Saved entries
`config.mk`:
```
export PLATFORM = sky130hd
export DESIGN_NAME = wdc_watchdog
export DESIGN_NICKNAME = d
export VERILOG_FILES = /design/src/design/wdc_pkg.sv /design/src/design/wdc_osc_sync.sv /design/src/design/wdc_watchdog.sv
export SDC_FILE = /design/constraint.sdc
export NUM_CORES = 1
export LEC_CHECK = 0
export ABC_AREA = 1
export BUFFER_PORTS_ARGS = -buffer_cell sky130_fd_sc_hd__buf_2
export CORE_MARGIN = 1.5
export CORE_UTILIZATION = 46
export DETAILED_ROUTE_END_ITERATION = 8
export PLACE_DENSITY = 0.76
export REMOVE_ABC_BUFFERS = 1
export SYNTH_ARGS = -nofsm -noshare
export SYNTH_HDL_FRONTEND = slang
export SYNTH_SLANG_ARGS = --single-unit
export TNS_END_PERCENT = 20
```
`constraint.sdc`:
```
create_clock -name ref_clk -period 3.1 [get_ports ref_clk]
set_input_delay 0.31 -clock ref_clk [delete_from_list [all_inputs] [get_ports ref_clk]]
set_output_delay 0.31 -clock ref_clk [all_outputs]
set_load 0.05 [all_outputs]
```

What you need to do: Search the entries for the word "constraint". Copy each line where it appears.

Solved problem:
export SDC_FILE = /design/constraint.sdc
`constraint.sdc`:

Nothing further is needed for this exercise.